**What the task asks**
Return every line of the data below that includes the string "begin".

(Saved data entries)
************
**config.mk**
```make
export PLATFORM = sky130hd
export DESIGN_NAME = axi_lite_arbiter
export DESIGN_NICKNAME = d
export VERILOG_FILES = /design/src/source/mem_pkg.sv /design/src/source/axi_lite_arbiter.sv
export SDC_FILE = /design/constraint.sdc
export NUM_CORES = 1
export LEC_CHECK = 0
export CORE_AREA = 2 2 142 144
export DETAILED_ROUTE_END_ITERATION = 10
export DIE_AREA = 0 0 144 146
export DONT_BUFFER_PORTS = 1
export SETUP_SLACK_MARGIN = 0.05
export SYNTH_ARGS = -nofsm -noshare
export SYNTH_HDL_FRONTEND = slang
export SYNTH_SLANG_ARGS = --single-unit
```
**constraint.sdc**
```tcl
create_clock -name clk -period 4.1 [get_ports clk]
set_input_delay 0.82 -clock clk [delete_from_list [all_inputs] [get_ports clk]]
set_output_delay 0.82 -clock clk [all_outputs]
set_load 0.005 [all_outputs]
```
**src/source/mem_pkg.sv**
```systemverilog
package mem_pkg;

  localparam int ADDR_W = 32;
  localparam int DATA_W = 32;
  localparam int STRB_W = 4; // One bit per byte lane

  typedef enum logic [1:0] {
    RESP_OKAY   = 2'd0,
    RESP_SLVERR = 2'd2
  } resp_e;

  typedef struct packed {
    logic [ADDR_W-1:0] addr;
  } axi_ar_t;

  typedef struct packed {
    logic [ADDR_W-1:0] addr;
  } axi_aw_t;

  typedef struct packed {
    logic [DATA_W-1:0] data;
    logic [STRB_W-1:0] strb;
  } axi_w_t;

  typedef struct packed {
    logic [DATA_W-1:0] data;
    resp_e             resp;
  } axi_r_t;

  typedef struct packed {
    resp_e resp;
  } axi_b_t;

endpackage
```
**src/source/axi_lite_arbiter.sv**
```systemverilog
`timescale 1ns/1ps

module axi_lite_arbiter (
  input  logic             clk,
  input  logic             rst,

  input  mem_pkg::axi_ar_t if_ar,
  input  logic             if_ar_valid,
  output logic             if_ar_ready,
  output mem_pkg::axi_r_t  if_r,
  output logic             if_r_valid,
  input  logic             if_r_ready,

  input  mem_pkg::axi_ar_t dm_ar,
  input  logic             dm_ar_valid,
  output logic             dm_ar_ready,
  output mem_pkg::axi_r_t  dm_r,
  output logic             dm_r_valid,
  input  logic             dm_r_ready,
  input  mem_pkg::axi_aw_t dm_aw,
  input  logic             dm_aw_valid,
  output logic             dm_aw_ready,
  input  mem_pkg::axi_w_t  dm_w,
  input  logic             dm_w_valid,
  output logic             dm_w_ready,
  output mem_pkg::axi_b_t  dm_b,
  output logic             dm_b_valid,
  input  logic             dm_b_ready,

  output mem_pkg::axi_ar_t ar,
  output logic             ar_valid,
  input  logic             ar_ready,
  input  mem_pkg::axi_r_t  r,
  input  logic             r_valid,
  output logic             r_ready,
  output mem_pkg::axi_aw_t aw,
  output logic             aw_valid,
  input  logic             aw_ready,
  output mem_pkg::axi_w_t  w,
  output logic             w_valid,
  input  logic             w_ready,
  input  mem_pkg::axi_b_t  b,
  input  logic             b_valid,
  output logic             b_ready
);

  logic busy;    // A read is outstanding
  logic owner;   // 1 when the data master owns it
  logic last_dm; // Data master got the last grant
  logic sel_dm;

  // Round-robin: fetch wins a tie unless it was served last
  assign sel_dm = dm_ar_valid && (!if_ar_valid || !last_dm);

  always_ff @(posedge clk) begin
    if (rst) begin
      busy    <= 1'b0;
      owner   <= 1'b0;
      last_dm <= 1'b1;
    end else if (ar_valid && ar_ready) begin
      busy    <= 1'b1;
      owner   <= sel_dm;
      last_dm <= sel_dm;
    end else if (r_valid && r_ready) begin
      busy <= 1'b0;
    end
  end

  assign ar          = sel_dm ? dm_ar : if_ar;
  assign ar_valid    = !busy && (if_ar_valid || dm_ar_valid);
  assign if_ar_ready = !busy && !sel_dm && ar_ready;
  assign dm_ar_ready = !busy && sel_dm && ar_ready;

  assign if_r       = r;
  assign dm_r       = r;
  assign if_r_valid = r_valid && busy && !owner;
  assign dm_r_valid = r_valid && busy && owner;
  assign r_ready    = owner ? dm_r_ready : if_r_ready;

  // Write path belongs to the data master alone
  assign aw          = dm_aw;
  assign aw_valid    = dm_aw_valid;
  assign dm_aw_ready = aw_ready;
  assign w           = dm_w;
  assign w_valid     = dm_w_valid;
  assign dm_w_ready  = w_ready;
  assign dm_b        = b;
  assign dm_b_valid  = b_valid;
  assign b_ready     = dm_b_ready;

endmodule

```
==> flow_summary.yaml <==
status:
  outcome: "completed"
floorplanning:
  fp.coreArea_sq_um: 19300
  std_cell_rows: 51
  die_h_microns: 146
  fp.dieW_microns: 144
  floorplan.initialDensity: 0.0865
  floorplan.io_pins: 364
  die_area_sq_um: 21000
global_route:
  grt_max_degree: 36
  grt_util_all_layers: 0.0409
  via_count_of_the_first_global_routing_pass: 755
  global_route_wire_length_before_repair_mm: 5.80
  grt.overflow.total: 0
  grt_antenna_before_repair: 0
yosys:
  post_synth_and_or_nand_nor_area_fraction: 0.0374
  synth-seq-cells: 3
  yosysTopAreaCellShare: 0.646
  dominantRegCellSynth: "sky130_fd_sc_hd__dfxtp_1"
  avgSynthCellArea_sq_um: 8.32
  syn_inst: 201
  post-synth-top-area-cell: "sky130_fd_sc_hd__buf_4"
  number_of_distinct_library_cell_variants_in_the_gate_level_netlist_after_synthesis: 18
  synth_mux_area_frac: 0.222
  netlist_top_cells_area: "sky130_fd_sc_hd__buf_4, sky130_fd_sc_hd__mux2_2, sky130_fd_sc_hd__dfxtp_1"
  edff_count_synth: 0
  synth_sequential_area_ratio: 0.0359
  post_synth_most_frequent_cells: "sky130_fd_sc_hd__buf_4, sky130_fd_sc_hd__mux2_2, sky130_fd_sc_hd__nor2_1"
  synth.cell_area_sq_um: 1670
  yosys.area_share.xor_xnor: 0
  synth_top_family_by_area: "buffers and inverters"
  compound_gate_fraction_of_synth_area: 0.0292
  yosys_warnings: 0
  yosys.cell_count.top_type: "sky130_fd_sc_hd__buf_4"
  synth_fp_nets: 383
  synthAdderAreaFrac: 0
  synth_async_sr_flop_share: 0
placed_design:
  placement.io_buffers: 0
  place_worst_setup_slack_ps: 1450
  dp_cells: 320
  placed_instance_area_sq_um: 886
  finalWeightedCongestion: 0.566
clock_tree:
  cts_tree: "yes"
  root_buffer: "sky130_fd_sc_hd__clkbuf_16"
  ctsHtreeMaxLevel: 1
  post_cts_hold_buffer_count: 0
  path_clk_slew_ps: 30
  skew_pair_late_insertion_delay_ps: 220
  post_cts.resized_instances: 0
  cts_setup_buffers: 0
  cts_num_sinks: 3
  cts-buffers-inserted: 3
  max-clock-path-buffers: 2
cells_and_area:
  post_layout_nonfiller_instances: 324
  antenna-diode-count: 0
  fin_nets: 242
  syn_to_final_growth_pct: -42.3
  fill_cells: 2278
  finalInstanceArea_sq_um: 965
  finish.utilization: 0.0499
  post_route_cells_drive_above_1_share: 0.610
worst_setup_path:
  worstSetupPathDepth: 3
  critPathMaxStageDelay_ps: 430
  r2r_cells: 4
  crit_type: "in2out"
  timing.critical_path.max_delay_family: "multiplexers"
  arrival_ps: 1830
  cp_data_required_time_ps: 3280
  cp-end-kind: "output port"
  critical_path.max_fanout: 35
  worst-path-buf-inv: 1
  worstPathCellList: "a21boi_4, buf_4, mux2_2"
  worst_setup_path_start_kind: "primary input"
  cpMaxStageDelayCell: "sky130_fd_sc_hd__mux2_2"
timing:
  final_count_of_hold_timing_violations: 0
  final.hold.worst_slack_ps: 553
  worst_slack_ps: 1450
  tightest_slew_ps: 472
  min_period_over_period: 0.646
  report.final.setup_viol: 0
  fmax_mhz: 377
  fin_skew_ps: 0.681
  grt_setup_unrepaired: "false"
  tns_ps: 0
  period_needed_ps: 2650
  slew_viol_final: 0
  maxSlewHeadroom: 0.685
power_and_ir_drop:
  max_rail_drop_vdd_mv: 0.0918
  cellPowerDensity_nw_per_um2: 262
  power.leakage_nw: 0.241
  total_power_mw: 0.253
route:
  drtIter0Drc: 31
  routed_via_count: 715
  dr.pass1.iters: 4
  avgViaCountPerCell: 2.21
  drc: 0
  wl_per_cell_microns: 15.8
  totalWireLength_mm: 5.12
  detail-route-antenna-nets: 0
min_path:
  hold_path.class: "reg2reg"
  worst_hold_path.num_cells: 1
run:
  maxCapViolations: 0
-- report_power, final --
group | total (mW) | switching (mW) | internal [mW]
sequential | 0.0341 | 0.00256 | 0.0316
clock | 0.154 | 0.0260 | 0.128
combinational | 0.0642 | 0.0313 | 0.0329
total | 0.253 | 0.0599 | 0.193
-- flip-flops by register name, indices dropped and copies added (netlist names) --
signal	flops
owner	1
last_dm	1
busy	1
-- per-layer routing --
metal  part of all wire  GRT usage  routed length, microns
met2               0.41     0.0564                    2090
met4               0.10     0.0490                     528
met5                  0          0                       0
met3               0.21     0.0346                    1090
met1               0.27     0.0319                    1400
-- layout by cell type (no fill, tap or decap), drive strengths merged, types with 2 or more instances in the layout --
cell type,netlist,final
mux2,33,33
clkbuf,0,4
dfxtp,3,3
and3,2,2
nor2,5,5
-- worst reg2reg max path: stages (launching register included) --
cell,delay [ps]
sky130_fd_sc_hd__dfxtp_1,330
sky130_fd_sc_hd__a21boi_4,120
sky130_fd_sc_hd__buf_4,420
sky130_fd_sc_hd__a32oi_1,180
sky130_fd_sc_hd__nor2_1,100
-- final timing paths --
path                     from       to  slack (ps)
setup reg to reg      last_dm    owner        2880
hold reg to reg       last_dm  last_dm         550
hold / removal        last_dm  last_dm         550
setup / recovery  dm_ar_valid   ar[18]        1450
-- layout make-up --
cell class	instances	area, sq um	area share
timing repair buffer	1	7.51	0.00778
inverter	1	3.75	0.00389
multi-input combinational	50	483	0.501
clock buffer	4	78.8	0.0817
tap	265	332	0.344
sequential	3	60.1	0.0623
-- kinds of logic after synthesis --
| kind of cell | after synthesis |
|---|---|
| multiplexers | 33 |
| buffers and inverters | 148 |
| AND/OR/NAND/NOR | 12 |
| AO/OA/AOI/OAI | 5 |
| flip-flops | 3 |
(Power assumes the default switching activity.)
************
**Solution to the problem**
  always_ff @(posedge clk) begin
    if (rst) begin
    end else if (ar_valid && ar_ready) begin
    end else if (r_valid && r_ready) begin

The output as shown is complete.